Multilayer PCBs consist of a series of three or more double-layered PCBs. These boards are then secured together with a specialized glue and sandwiched between pieces of insulation to ensure that excess heat doesn't melt any of the components. Multi-layer PCBs come in a variety of sizes, going as small as four layers or as large as ten or twelve. The largest multi-layer PCB ever built was 50 layers thick.
With many layers of printed circuit boards, designers can make very thick, complex designs which are suitable for a broad range of complicated electrical tasks. Applications where multi-layer PCBs would be beneficial include File servers, Data storage, GPS technology, Satellite systems, Weather analysis and Medical equipment.
Rigid PCBs are made out of a solid substrate material that prevents the board from twisting. Possibly the most common example of a rigid PCB is a computer motherboard. The motherboard is a multilayer PCB designed to allocate electricity from the power supply while simultaneously allowing communication between all of the many parts of the computer, such as CPU, GPU and RAM.
Rigid PCBs make up perhaps the largest number of PCBs manufactured. These PCBs are used anywhere that there is a need for the PCB itself to be set up in one shape and remain that way for the remainder of the device's lifespan. Rigid PCBs can be anything from a simple single-layer PCB all the way up to an eight or ten-layer multi-layer PCB.
All Rigid PCBs have single-layer, double-layer or multilayer constructions, so they all share the same applications.
Unlike rigid PCBs, which use unmoving materials such as fiberglass, Flexible PCB is made of materials that can flex and move, such as plastic. Like rigid PCBs, flexible PCBs come in single, double or multilayer formats. As they need to be printed on a flexible material, flexible pcb cost more for fabrication.
Rigid Flex PCB
Rigid flex circuits combine the best of both worlds when it comes to the two most important overarching types of PCB boards.
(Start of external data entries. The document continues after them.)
--- config.mk ---
export PLATFORM = sky130hd
export DESIGN_NAME = hdmi_island_scheduler_flat
export DESIGN_NICKNAME = d
export VERILOG_FILES = /design/src/rtl/hdmi_pkg.sv /design/src/rtl/hdmi_island_scheduler_if.sv /design/src/rtl/hdmi_prio_arbiter.sv /design/src/rtl/hdmi_island_scheduler.sv /design/src/flat_wrapper.sv
export SDC_FILE = /design/constraint.sdc
export NUM_CORES = 1
export LEC_CHECK = 0
export BUFFER_PORTS_ARGS = -buffer_cell sky130_fd_sc_hd__buf_2
export CAP_MARGIN = 10
export CORE_ASPECT_RATIO = 0.75
export CORE_MARGIN = 4
export CORE_UTILIZATION = 40
export CTS_CLUSTER_DIAMETER = 100
export DETAILED_ROUTE_END_ITERATION = 7
export HOLD_SLACK_MARGIN = 0.1
export PLACE_DENSITY_LB_ADDON = 0.2
export SLEW_MARGIN = 20
export SYNTH_ARGS = -nofsm -noshare
export SYNTH_HDL_FRONTEND = slang
export SYNTH_SLANG_ARGS = --single-unit
--- constraint.sdc ---
create_clock -name clk_pixel -period 2.9 [get_ports clk_pixel]
set_input_delay 0.58 -clock clk_pixel [delete_from_list [all_inputs] [get_ports clk_pixel]]
set_output_delay 0.58 -clock clk_pixel [all_outputs]
set_load 0.03 [all_outputs]
--- src/rtl/hdmi_pkg.sv ---
// rtl/hdmi_pkg.sv - shared types and fixed lengths for the HDMI data-island scheduler
package hdmi_pkg;

  typedef enum logic [1:0] {
    CTRL        = 2'd0,
    DI_PREAMBLE = 2'd1,
    DI_GUARD    = 2'd2,
    DI_DATA     = 2'd3
  } period_t;

  localparam int REQ_AUDIO_SAMPLE = 0;
  localparam int REQ_ACR          = 1;
  localparam int REQ_AVI_INFO     = 2;
  localparam int REQ_AUDIO_INFO   = 3;

  localparam int PREAMBLE_LEN = 8;
  localparam int GUARD_LEN    = 2;
  localparam int PACKET_LEN   = 32;

  // A further packet needs its own 32 cycles plus the trailing guard before DI_LIMIT.
  localparam int NEXT_PACKET_SPAN = PACKET_LEN + GUARD_LEN;

endpackage

--- src/rtl/hdmi_island_scheduler_if.sv ---
// rtl/hdmi_island_scheduler_if.sv - timing/requester side to scheduler bundle
interface hdmi_island_scheduler_if;
  import hdmi_pkg::*;

  logic [9:0] cx;
  logic [3:0] req;
  logic [3:0] gnt;
  period_t    period;
  logic [1:0] packet_sel;
  logic [4:0] packet_idx;

  modport master (
    output cx, req,
    input  gnt, period, packet_sel, packet_idx
  );

  modport slave (
    input  cx, req,
    output gnt, period, packet_sel, packet_idx
  );

endinterface
`src/rtl/io_tx_stream_ctrl.sv`:
```
// Purpose : scans an (nrows+1) x (ncols+1) window out of the image SRAM in raster or
//           column-major order and streams it out with line/frame markers.
// Latency : first m_valid RD_LAT+1 cycles after the start edge; 1 pixel/clk steady state.
// Backpressure: reads are issued only against free output-FIFO credits, so m_ready may stall freely.
// Ports   : clk/rst (sync, active-high); start/abort/col_major/nrows/ncols frame control;
//           sram_rd_en/sram_row/sram_col/sram_dout SRAM read port; m_data/m_valid/m_ready/
//           m_eol/m_eof output stream; busy/done frame status.
module io_tx_stream_ctrl #(
  parameter int DATA_W     = 8,
  parameter int ADDR_W     = 8,
  parameter int RD_LAT     = 1,
  parameter int FIFO_DEPTH = 4
) (
  input  logic              clk,
  input  logic              rst,
  input  logic              start,
  input  logic              abort,
  input  logic              col_major,
  input  logic [ADDR_W-1:0] nrows,
  input  logic [ADDR_W-1:0] ncols,
  output logic              sram_rd_en,
  output logic [ADDR_W-1:0] sram_row,
  output logic [ADDR_W-1:0] sram_col,
  input  logic [DATA_W-1:0] sram_dout,
  output logic [DATA_W-1:0] m_data,
  output logic              m_valid,
  input  logic              m_ready,
  output logic              m_eol,
  output logic              m_eof,
  output logic              busy,
  output logic              done
);

  localparam int PW = (FIFO_DEPTH > 1) ? $clog2(FIFO_DEPTH) : 1;
  localparam int CW = PW + 1;
  localparam logic [ADDR_W:0] ONE = (ADDR_W+1)'(1);

  typedef enum logic [1:0] {S_IDLE, S_ISSUE, S_DRAIN} state_t;

  state_t state, state_nxt;

  // Frame configuration captured at start; counters carry one extra bit so a
  // full 2^ADDR_W window never wraps before its last address is reached.
  logic            cm_q;
  logic [ADDR_W:0] nrows_q, ncols_q;
  logic [ADDR_W:0] row_q, col_q;

  logic [ADDR_W:0] inner, outer, inner_lim, outer_lim;
  logic            line_end, frame_end;

  // Read-tag pipe: one stage per cycle of SRAM latency.
  logic [RD_LAT-1:0] pv, peol, peof;
  logic [CW-1:0]     inflight;

  // Output FIFO
  logic [DATA_W+1:0] mem [FIFO_DEPTH];
  logic [PW-1:0]     wr_ptr, rd_ptr;
  logic [CW-1:0]     count;
  logic [DATA_W+1:0] head;

  logic            push, pop, issue, credit_ok, final_pop, kill;
  logic [CW:0]     reserved;

  assign kill = rst | abort;

  assign inner     = cm_q ? row_q   : col_q;
  assign outer     = cm_q ? col_q   : row_q;
  assign inner_lim = cm_q ? nrows_q : ncols_q;
  assign outer_lim = cm_q ? ncols_q : nrows_q;
  assign line_end  = (inner == inner_lim);
  assign frame_end = line_end && (outer == outer_lim);

  assign push    = pv[RD_LAT-1];
  assign m_valid = (count != '0);
  assign pop     = m_valid & m_ready;
  assign head    = mem[rd_ptr];

  // Every read already issued owns a FIFO slot; a pop this cycle frees one.
  assign reserved  = {1'b0, count} + {1'b0, inflight};
  assign credit_ok = reserved < ((CW+1)'(FIFO_DEPTH) + {{CW{1'b0}}, pop});

  assign final_pop = (state == S_DRAIN) && pop && head[0];

  always_comb begin
    state_nxt = state;
    issue     = 1'b0;
    case (state)
      S_IDLE: begin
        if (start) state_nxt = S_ISSUE;
      end
      S_ISSUE: begin
        if (credit_ok) begin
          issue = 1'b1;
          if (frame_end) state_nxt = S_DRAIN;
        end
      end
      S_DRAIN: begin
        if (final_pop) state_nxt = S_IDLE;
      end
      default: state_nxt = S_IDLE;
    endcase
  end

  always_ff @(posedge clk) begin
    if (kill) state <= S_IDLE;
    else      state <= state_nxt;
  end

  // Abort counts as a completed frame only if one was actually running.
  always_ff @(posedge clk) begin
    if (rst)        done <= 1'b0;
    else if (abort) done <= (state != S_IDLE);
    else            done <= final_pop;
  end

  // Address counters point at the next read and stop on the last address,
  // so the SRAM address lines hold once the frame's reads are done.
  always_ff @(posedge clk) begin
    if (kill) begin
      cm_q    <= 1'b0;
      nrows_q <= '0;
      ncols_q <= '0;
      row_q   <= '0;
      col_q   <= '0;
    end else if (state == S_IDLE && start) begin
      cm_q    <= col_major;
      nrows_q <= {1'b0, nrows};
      ncols_q <= {1'b0, ncols};
      row_q   <= '0;
      col_q   <= '0;
    end else if (issue && !frame_end) begin
      if (!cm_q) begin
        if (col_q == ncols_q) begin
          col_q <= '0;
          row_q <= row_q + ONE;
        end else begin
          col_q <= col_q + ONE;
        end
      end else begin
        if (row_q == nrows_q) begin
          row_q <= '0;
          col_q <= col_q + ONE;
        end else begin
          row_q <= row_q + ONE;
        end
      end
    end
  end

  always_ff @(posedge clk) begin
    if (kill) begin
      pv       <= '0;
      peol     <= '0;
      peof     <= '0;
      inflight <= '0;
    end else begin
      pv[0]   <= issue;
      peol[0] <= issue & line_end;
      peof[0] <= issue & frame_end;
      for (int i = 1; i < RD_LAT; i++) begin
        pv[i]   <= pv[i-1];
        peol[i] <= peol[i-1];
        peof[i] <= peof[i-1];
      end
      inflight <= inflight + CW'(issue) - CW'(push);
    end
  end

  always_ff @(posedge clk) begin
    if (push) mem[wr_ptr] <= {sram_dout, peol[RD_LAT-1], peof[RD_LAT-1]};
  end

  always_ff @(posedge clk) begin
    if (kill) begin
      wr_ptr <= '0;
      rd_ptr <= '0;
      count  <= '0;
    end else begin
      if (push) wr_ptr <= wr_ptr + PW'(1);
      if (pop)  rd_ptr <= rd_ptr + PW'(1);
      count <= count + CW'(push) - CW'(pop);
    end
  end

  assign sram_rd_en = issue;
  assign sram_row   = row_q[ADDR_W-1:0];
  assign sram_col   = col_q[ADDR_W-1:0];
  assign busy       = (state != S_IDLE);

  // Head fields are masked so stale FIFO contents never show while empty.
  assign m_data = m_valid ? head[DATA_W+1:2] : '0;
  assign m_eol  = m_valid & head[1];
  assign m_eof  = m_valid & head[0];

  // Credit accounting makes a push into a full FIFO impossible.
  assert property (@(posedge clk) disable iff (rst)
                   !(push && !pop && (count == CW'(FIFO_DEPTH))));

endmodule

```
$ cat config.mk
export PLATFORM = sky130hd
export DESIGN_NAME = pipe_stall_ctrl_flat
export DESIGN_NICKNAME = d
export VERILOG_FILES = /design/src/rtl/pipe_stall_ctrl_if.sv /design/src/rtl/pipe_stall_ctrl.sv /design/src/flat_wrapper.sv
export SDC_FILE = /design/constraint.sdc
export NUM_CORES = 1
export LEC_CHECK = 0
export BUFFER_PORTS_ARGS = -buffer_cell sky130_fd_sc_hd__buf_4
export CAP_MARGIN = 20
export CORE_MARGIN = 3
export CORE_UTILIZATION = 43
export DETAILED_ROUTE_END_ITERATION = 12
export GPL_TIMING_DRIVEN = 0
export PLACE_DENSITY = 0.84
export SLEW_MARGIN = 15
export SYNTH_ARGS = -nofsm -noshare
export SYNTH_HDL_FRONTEND = slang
export SYNTH_SLANG_ARGS = --single-unit
$ cat constraint.sdc
create_clock -name clk -period 2.7 [get_ports clk]
set_input_delay 0.405 -clock clk [delete_from_list [all_inputs] [get_ports clk]]
set_output_delay 0.405 -clock clk [all_outputs]
set_load 0.02 [all_outputs]
$ cat src/rtl/pipe_stall_ctrl_if.sv
// ============================================================================
//  Module      : pipe_stall_ctrl_if
//  Description : Bundle of stall requests, branch/exception redirects,
//                decode hints and stall/flush/redirect controls exchanged
//                between the pipeline and the stall controller.
//                Optional macro PIPE_CTRL_PERF_EN adds performance counters.
//  Revision    : 1.0 - initial release
// ============================================================================
`default_nettype none

interface pipe_stall_ctrl_if #(
  parameter int NUM_STAGES = 5,
  parameter int NUM_LANES  = 2,
  parameter int ADDR_WIDTH = 32
);

  // Stall requests (level)
  logic                            icache_stall_req;
  logic                            dcache_stall_req;
  logic                            hazard_stall_req;
  logic                            ex_stall_req;

  // Branch mispredicts and exception commit
  logic [NUM_LANES-1:0]            ex_branch_flag;
  logic [NUM_LANES*ADDR_WIDTH-1:0] ex_branch_pc;
  logic                            csr_excp_flag;
  logic [ADDR_WIDTH-1:0]           csr_excp_pc;

  // Decode hints and pipeline status
  logic [NUM_LANES-1:0]            decode_wfi;
  logic [NUM_LANES-1:0]            decode_fence;
  logic                            wakeup;
  logic                            mem_busy;
  logic                            fetch_ready;

  // Controller outputs
  logic [NUM_STAGES-1:0]           stall;
  logic [NUM_STAGES-2:0]           flush;
  logic [NUM_LANES-1:0]            lane_kill;
  logic                            redirect_valid;
  logic [ADDR_WIDTH-1:0]           redirect_pc;
  logic [1:0]                      ctrl_state;

`ifdef PIPE_CTRL_PERF_EN
  logic [31:0]                     perf_stall_cnt;
  logic [31:0]                     perf_flush_cnt;
  logic [31:0]                     perf_fence_cnt;
`endif

  // Pipeline side: drives requests, receives controls
  modport master (
    output icache_stall_req, dcache_stall_req, hazard_stall_req, ex_stall_req,
    output ex_branch_flag, ex_branch_pc, csr_excp_flag, csr_excp_pc,
    output decode_wfi, decode_fence, wakeup, mem_busy, fetch_ready,
    input  stall, flush, lane_kill, redirect_valid, redirect_pc, ctrl_state
`ifdef PIPE_CTRL_PERF_EN
    , input perf_stall_cnt, perf_flush_cnt, perf_fence_cnt
`endif
  );

  // Controller side: receives requests, drives controls
  modport slave (
    input  icache_stall_req, dcache_stall_req, hazard_stall_req, ex_stall_req,
    input  ex_branch_flag, ex_branch_pc, csr_excp_flag, csr_excp_pc,
    input  decode_wfi, decode_fence, wakeup, mem_busy, fetch_ready,
    output stall, flush, lane_kill, redirect_valid, redirect_pc, ctrl_state
`ifdef PIPE_CTRL_PERF_EN
    , output perf_stall_cnt, perf_flush_cnt, perf_fence_cnt
`endif
  );

endinterface

`default_nettype wire

$ cat src/rtl/pipe_stall_ctrl.sv
// ============================================================================
//  Module      : pipe_stall_ctrl
//  Description : Pipeline stall/flush controller. Arbitrates stall sources by
//                priority, inserts bubbles at the first non-held boundary,
//                resolves multi-lane branch mispredicts and exceptions into
//                flush, lane kill and a registered fetch redirect, and runs a
//                RUN/FENCE/WFI state machine.
//                Optional macro PIPE_CTRL_PERF_EN adds 32-bit perf counters.
//  Revision    : 1.0 - initial release
// ============================================================================
`default_nettype none

module pipe_stall_ctrl #(
  parameter int NUM_STAGES = 5,
  parameter int NUM_LANES  = 2,
  parameter int ADDR_WIDTH = 32
) (
  input  wire logic         clk,
  input  wire logic         rst,
  pipe_stall_ctrl_if.slave  bus
);

  // Stage indices
  localparam int STG_IF  = 0;
  localparam int STG_ID  = 1;
  localparam int STG_EX  = 2;
  localparam int STG_MEM = 3;

  // Controller states
  localparam logic [1:0] ST_RUN   = 2'd0;
  localparam logic [1:0] ST_FENCE = 2'd1;
  localparam logic [1:0] ST_WFI   = 2'd2;

  logic [1:0]            rState;
  logic [1:0]            wNextState;

  logic [NUM_STAGES-1:0] wStall;
  logic [NUM_STAGES-2:0] wBubble;
  logic [NUM_STAGES-2:0] wCtrlFlush;
  logic [NUM_LANES-1:0]  wBranchKill;
  logic [NUM_LANES-1:0]  wLaneKill;
  logic [ADDR_WIDTH-1:0] wBranchPc;
  logic                  wBranchAny;
  logic                  wRedirectEvent;
  logic [ADDR_WIDTH-1:0] wRedirectTarget;

  logic                  rRedirectValid;
  logic [ADDR_WIDTH-1:0] rRedirectPc;

  assign wBranchAny     = |bus.ex_branch_flag;
  assign wRedirectEvent = bus.csr_excp_flag | wBranchAny;
  // Exception vector beats any branch target raised in the same cycle
  assign wRedirectTarget = bus.csr_excp_flag ? bus.csr_excp_pc : wBranchPc;

  // Next-state selection; a committing exception always returns to RUN
  always_comb begin
    wNextState = rState;
    case (rState)
      ST_RUN: begin
        if (|bus.decode_wfi && !bus.wakeup) begin
          wNextState = ST_WFI;
        end else if (|bus.decode_fence && bus.mem_busy) begin
          wNextState = ST_FENCE;
        end
      end
      ST_FENCE: begin
        if (!bus.mem_busy) begin
          wNextState = ST_RUN;
        end
      end
      ST_WFI: begin
        if (bus.wakeup) begin
          wNextState = ST_RUN;
        end
      end
      default: wNextState = ST_RUN;
    endcase
    if (bus.csr_excp_flag) begin
      wNextState = ST_RUN;
    end
  end

  // State register
  always_ff @(posedge clk) begin
    if (rst) begin
      rState <= ST_RUN;
    end else begin
      rState <= wNextState;
    end
  end

  // Priority stall arbitration; the winner bubbles the boundary just past
  // the deepest stage it holds so that stage does not advance a duplicate
  always_comb begin
    wStall  = '0;
    wBubble = '0;
    if (rState == ST_WFI) begin
      wStall = '1;
    end else if (bus.hazard_stall_req) begin
      for (int k = 0; k < NUM_STAGES; k++) wStall[k] = (k <= STG_ID);
      wBubble[STG_ID] = 1'b1;
    end else if (bus.dcache_stall_req || (rState == ST_FENCE)) begin
      for (int k = 0; k < NUM_STAGES; k++) wStall[k] = (k <= STG_MEM);
      wBubble[STG_MEM] = 1'b1;
    end else if (bus.ex_stall_req) begin
      for (int k = 0; k < NUM_STAGES; k++) wStall[k] = (k <= STG_EX);
      wBubble[STG_EX] = 1'b1;
    end else if (bus.icache_stall_req) begin
      wStall[STG_IF]  = 1'b1;
      wBubble[STG_IF] = 1'b1;
    end
  end

  // Oldest mispredicting lane wins; every younger lane is killed
  always_comb begin
    logic seen;
    seen        = 1'b0;
    wBranchKill = '0;
    wBranchPc   = '0;
    for (int i = 0; i < NUM_LANES; i++) begin
      wBranchKill[i] = seen;
      if (bus.ex_branch_flag[i] && !seen) begin
        wBranchPc = bus.ex_branch_pc[i*ADDR_WIDTH +: ADDR_WIDTH];
      end
      seen = seen | bus.ex_branch_flag[i];
    end
  end

  // Control-flow flush: exception clears through EX, branch through ID
  always_comb begin
    wCtrlFlush = '0;
    wLaneKill  = '0;
    if (bus.csr_excp_flag) begin
      for (int k = 0; k < NUM_STAGES - 1; k++) wCtrlFlush[k] = (k <= STG_EX);
      wLaneKill = '1;
    end else if (wBranchAny) begin
      for (int k = 0; k < NUM_STAGES - 1; k++) wCtrlFlush[k] = (k <= STG_ID);
      wLaneKill = wBranchKill;
    end
  end

  // Combinational controls are forced quiet while reset is held
  assign bus.stall     = rst ? '0 : wStall;
  assign bus.flush     = rst ? '0 : (wBubble | wCtrlFlush);
  assign bus.lane_kill = rst ? '0 : wLaneKill;

  // Redirect register: a new event (re)loads the target, otherwise the
  // request holds until fetch accepts it
  always_ff @(posedge clk) begin
    if (rst) begin
      rRedirectValid <= 1'b0;
      rRedirectPc    <= '0;
    end else if (wRedirectEvent) begin
      rRedirectValid <= 1'b1;
      rRedirectPc    <= wRedirectTarget;
    end else if (rRedirectValid && bus.fetch_ready) begin
      rRedirectValid <= 1'b0;
    end
  end

  assign bus.redirect_valid = rRedirectValid;
  assign bus.redirect_pc    = rRedirectPc;
  assign bus.ctrl_state     = rState;

`ifdef PIPE_CTRL_PERF_EN
  logic [31:0] rPerfStallCnt;
  logic [31:0] rPerfFlushCnt;
  logic [31:0] rPerfFenceCnt;

  // Free-running event counters, wrapping naturally at 2^32
  always_ff @(posedge clk) begin
    if (rst) begin
      rPerfStallCnt <= '0;
      rPerfFlushCnt <= '0;
      rPerfFenceCnt <= '0;
    end else begin
      if (|wStall)            rPerfStallCnt <= rPerfStallCnt + 32'd1;
      if (wRedirectEvent)     rPerfFlushCnt <= rPerfFlushCnt + 32'd1;
      if (rState == ST_FENCE) rPerfFenceCnt <= rPerfFenceCnt + 32'd1;
    end
  end

  assign bus.perf_stall_cnt = rPerfStallCnt;
  assign bus.perf_flush_cnt = rPerfFlushCnt;
  assign bus.perf_fence_cnt = rPerfFenceCnt;
`endif

endmodule

`default_nettype wire

$ cat src/flat_wrapper.sv
// flat-port wrapper written by rule: the top's interface ports become plain ports
module pipe_stall_ctrl_flat 
#(
  parameter int NUM_STAGES = 5,
  parameter int NUM_LANES  = 2,
  parameter int ADDR_WIDTH = 32
)
  (clk, rst, bus_icache_stall_req, bus_dcache_stall_req, bus_hazard_stall_req, bus_ex_stall_req, bus_ex_branch_flag, bus_ex_branch_pc, bus_csr_excp_flag, bus_csr_excp_pc, bus_decode_wfi, bus_decode_fence, bus_wakeup, bus_mem_busy, bus_fetch_ready, bus_stall, bus_flush, bus_lane_kill, bus_redirect_valid, bus_redirect_pc, bus_ctrl_state);
  pipe_stall_ctrl_if #(.NUM_STAGES(NUM_STAGES), .NUM_LANES(NUM_LANES), .ADDR_WIDTH(ADDR_WIDTH)) bus_i ();
  input  wire logic clk;
  input  wire logic rst;
  input wire logic [$bits(bus_i.icache_stall_req)-1:0] bus_icache_stall_req;
  input wire logic [$bits(bus_i.dcache_stall_req)-1:0] bus_dcache_stall_req;
  input wire logic [$bits(bus_i.hazard_stall_req)-1:0] bus_hazard_stall_req;
  input wire logic [$bits(bus_i.ex_stall_req)-1:0] bus_ex_stall_req;
  input wire logic [$bits(bus_i.ex_branch_flag)-1:0] bus_ex_branch_flag;
  input wire logic [$bits(bus_i.ex_branch_pc)-1:0] bus_ex_branch_pc;
  input wire logic [$bits(bus_i.csr_excp_flag)-1:0] bus_csr_excp_flag;
  input wire logic [$bits(bus_i.csr_excp_pc)-1:0] bus_csr_excp_pc;
  input wire logic [$bits(bus_i.decode_wfi)-1:0] bus_decode_wfi;
  input wire logic [$bits(bus_i.decode_fence)-1:0] bus_decode_fence;
  input wire logic [$bits(bus_i.wakeup)-1:0] bus_wakeup;
  input wire logic [$bits(bus_i.mem_busy)-1:0] bus_mem_busy;
  input wire logic [$bits(bus_i.fetch_ready)-1:0] bus_fetch_ready;
  output wire logic [$bits(bus_i.stall)-1:0] bus_stall;
  output wire logic [$bits(bus_i.flush)-1:0] bus_flush;
  output wire logic [$bits(bus_i.lane_kill)-1:0] bus_lane_kill;
  output wire logic [$bits(bus_i.redirect_valid)-1:0] bus_redirect_valid;
  output wire logic [$bits(bus_i.redirect_pc)-1:0] bus_redirect_pc;
  output wire logic [$bits(bus_i.ctrl_state)-1:0] bus_ctrl_state;
  assign bus_i.icache_stall_req = bus_icache_stall_req;
  assign bus_i.dcache_stall_req = bus_dcache_stall_req;
  assign bus_i.hazard_stall_req = bus_hazard_stall_req;
  assign bus_i.ex_stall_req = bus_ex_stall_req;
  assign bus_i.ex_branch_flag = bus_ex_branch_flag;
  assign bus_i.ex_branch_pc = bus_ex_branch_pc;
  assign bus_i.csr_excp_flag = bus_csr_excp_flag;
  assign bus_i.csr_excp_pc = bus_csr_excp_pc;
  assign bus_i.decode_wfi = bus_decode_wfi;
  assign bus_i.decode_fence = bus_decode_fence;
  assign bus_i.wakeup = bus_wakeup;
  assign bus_i.mem_busy = bus_mem_busy;
  assign bus_i.fetch_ready = bus_fetch_ready;
  assign bus_stall = bus_i.stall;
  assign bus_flush = bus_i.flush;
  assign bus_lane_kill = bus_i.lane_kill;
  assign bus_redirect_valid = bus_i.redirect_valid;
  assign bus_redirect_pc = bus_i.redirect_pc;
  assign bus_ctrl_state = bus_i.ctrl_state;
  pipe_stall_ctrl #(.NUM_STAGES(NUM_STAGES), .NUM_LANES(NUM_LANES), .ADDR_WIDTH(ADDR_WIDTH)) u_core (.clk(clk), .rst(rst), .bus(bus_i));
endmodule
Flex-rigid boards consist of multiple layers of flexible PCBs attached to a number of rigid PCB layers.
Rigid-Flex PCBs have many advantages over just using rigid or flexible PCBs for certain applications. For one, rigid-flex boards have a lower parts count than traditional rigid or flexible boards because the wiring options for both can be combined into a single board. The combination of rigid and flexible boards into a single rigid-flex board also allows for a more streamlined design, reducing the overall board size and package weight.
Flex-rigid PCBs are most often found in applications where space or weight are prime concerns, including Cell phones, Digital cameras, Pacemakers and Automobiles.
High Frequency PCB refers to a general PCB design element, rather than a type of PCB construction like the previous models. High-frequency PCB is designed to transmit signals over one gigahertz.
High-frequency PCB materials often include FR4-grade glass-reinforced epoxy laminate, polyphenylene oxide (PPO) resin and Teflon. Teflon is one of the most expensive options available because of its small and stable dielectric constant, small amounts of dielectric loss and overall low water absorption.
Many aspects need to be considered when choosing high-frequency PCB board and its corresponding type of PCB connector, including dielectric constant (DK), dissipation, loss and dielectric thickness.